**AIM OF THE TASK:**
For the entries below, repeat exactly each line starting with the one that contains "variant 2: worst" and going on through the one that contains "clock buffers | 13 | 4.295", and no others.

(GIVEN RECORDS)

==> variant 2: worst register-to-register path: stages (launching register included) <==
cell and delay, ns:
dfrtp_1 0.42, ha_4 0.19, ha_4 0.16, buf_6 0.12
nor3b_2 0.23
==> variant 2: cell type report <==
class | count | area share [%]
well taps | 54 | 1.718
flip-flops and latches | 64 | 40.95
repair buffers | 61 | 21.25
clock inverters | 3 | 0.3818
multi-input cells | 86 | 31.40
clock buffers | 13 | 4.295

(End GIVEN RECORDS)
(GIVEN RECORDS)

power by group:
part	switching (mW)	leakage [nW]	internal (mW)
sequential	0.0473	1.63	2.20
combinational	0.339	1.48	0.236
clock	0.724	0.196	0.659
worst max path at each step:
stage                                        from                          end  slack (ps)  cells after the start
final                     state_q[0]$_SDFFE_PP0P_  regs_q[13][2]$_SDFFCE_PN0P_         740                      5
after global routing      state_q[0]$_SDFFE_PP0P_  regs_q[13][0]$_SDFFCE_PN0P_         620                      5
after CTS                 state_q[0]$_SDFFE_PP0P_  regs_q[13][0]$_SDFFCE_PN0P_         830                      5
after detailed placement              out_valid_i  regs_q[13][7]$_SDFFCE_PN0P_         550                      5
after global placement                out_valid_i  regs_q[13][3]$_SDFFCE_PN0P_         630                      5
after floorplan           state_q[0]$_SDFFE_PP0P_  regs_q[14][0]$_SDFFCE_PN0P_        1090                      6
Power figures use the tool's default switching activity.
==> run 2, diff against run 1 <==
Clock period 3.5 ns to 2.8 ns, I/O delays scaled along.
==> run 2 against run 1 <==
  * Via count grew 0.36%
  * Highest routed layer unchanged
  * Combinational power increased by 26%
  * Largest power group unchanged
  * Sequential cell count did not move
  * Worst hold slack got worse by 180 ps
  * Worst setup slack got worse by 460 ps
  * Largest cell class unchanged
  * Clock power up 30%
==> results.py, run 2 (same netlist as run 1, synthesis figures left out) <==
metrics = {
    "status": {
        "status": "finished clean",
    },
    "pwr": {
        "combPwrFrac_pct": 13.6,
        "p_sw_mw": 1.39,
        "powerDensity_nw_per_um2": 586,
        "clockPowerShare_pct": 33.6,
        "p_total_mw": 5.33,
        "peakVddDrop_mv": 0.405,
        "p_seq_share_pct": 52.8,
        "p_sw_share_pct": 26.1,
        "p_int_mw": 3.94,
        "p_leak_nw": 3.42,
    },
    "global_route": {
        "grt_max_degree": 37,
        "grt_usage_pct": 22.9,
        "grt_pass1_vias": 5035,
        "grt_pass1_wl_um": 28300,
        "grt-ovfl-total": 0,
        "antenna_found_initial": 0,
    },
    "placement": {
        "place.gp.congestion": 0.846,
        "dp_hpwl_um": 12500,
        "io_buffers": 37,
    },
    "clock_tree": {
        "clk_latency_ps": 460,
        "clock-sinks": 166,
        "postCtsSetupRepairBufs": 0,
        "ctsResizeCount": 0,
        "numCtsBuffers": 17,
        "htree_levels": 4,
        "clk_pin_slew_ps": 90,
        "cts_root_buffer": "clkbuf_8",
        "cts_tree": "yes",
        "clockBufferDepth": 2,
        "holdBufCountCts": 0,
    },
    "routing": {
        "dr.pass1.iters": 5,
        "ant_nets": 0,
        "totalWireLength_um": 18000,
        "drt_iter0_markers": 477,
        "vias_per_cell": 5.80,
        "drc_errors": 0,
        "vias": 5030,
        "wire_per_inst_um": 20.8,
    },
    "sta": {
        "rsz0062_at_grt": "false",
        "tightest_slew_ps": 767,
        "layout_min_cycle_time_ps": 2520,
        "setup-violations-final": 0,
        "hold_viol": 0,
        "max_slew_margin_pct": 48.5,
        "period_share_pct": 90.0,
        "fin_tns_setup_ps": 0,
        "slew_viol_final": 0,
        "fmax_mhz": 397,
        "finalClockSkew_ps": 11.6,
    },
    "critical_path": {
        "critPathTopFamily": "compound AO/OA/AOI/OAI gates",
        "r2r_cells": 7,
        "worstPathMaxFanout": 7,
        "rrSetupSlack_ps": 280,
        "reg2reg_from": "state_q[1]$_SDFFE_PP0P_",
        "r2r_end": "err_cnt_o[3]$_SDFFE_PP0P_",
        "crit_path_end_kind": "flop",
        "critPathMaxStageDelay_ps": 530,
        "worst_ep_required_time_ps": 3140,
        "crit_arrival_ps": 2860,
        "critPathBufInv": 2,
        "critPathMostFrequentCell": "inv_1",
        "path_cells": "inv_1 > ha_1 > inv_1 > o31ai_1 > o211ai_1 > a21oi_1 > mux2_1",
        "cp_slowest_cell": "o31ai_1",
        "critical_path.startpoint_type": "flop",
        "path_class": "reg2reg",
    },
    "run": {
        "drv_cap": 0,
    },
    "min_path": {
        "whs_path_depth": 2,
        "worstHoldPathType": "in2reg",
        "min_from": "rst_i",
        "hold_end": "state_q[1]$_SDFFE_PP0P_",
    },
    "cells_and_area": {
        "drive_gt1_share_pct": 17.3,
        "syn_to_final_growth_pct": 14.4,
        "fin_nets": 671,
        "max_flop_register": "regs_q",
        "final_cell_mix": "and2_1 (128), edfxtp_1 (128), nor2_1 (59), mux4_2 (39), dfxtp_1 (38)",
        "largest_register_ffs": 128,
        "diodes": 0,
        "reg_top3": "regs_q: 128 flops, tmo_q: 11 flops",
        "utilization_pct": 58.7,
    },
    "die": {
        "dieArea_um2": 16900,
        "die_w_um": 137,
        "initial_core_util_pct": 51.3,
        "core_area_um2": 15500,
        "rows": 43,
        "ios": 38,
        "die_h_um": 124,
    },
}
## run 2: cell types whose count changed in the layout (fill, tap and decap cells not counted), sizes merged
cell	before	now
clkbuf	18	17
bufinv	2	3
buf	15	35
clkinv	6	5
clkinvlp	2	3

(End GIVEN RECORDS)

**SOLUTION:**
==> variant 2: worst register-to-register path: stages (launching register included) <==
cell and delay, ns:
dfrtp_1 0.42, ha_4 0.19, ha_4 0.16, buf_6 0.12
nor3b_2 0.23
==> variant 2: cell type report <==
class | count | area share [%]
well taps | 54 | 1.718
flip-flops and latches | 64 | 40.95
repair buffers | 61 | 21.25
clock inverters | 3 | 0.3818
multi-input cells | 86 | 31.40
clock buffers | 13 | 4.295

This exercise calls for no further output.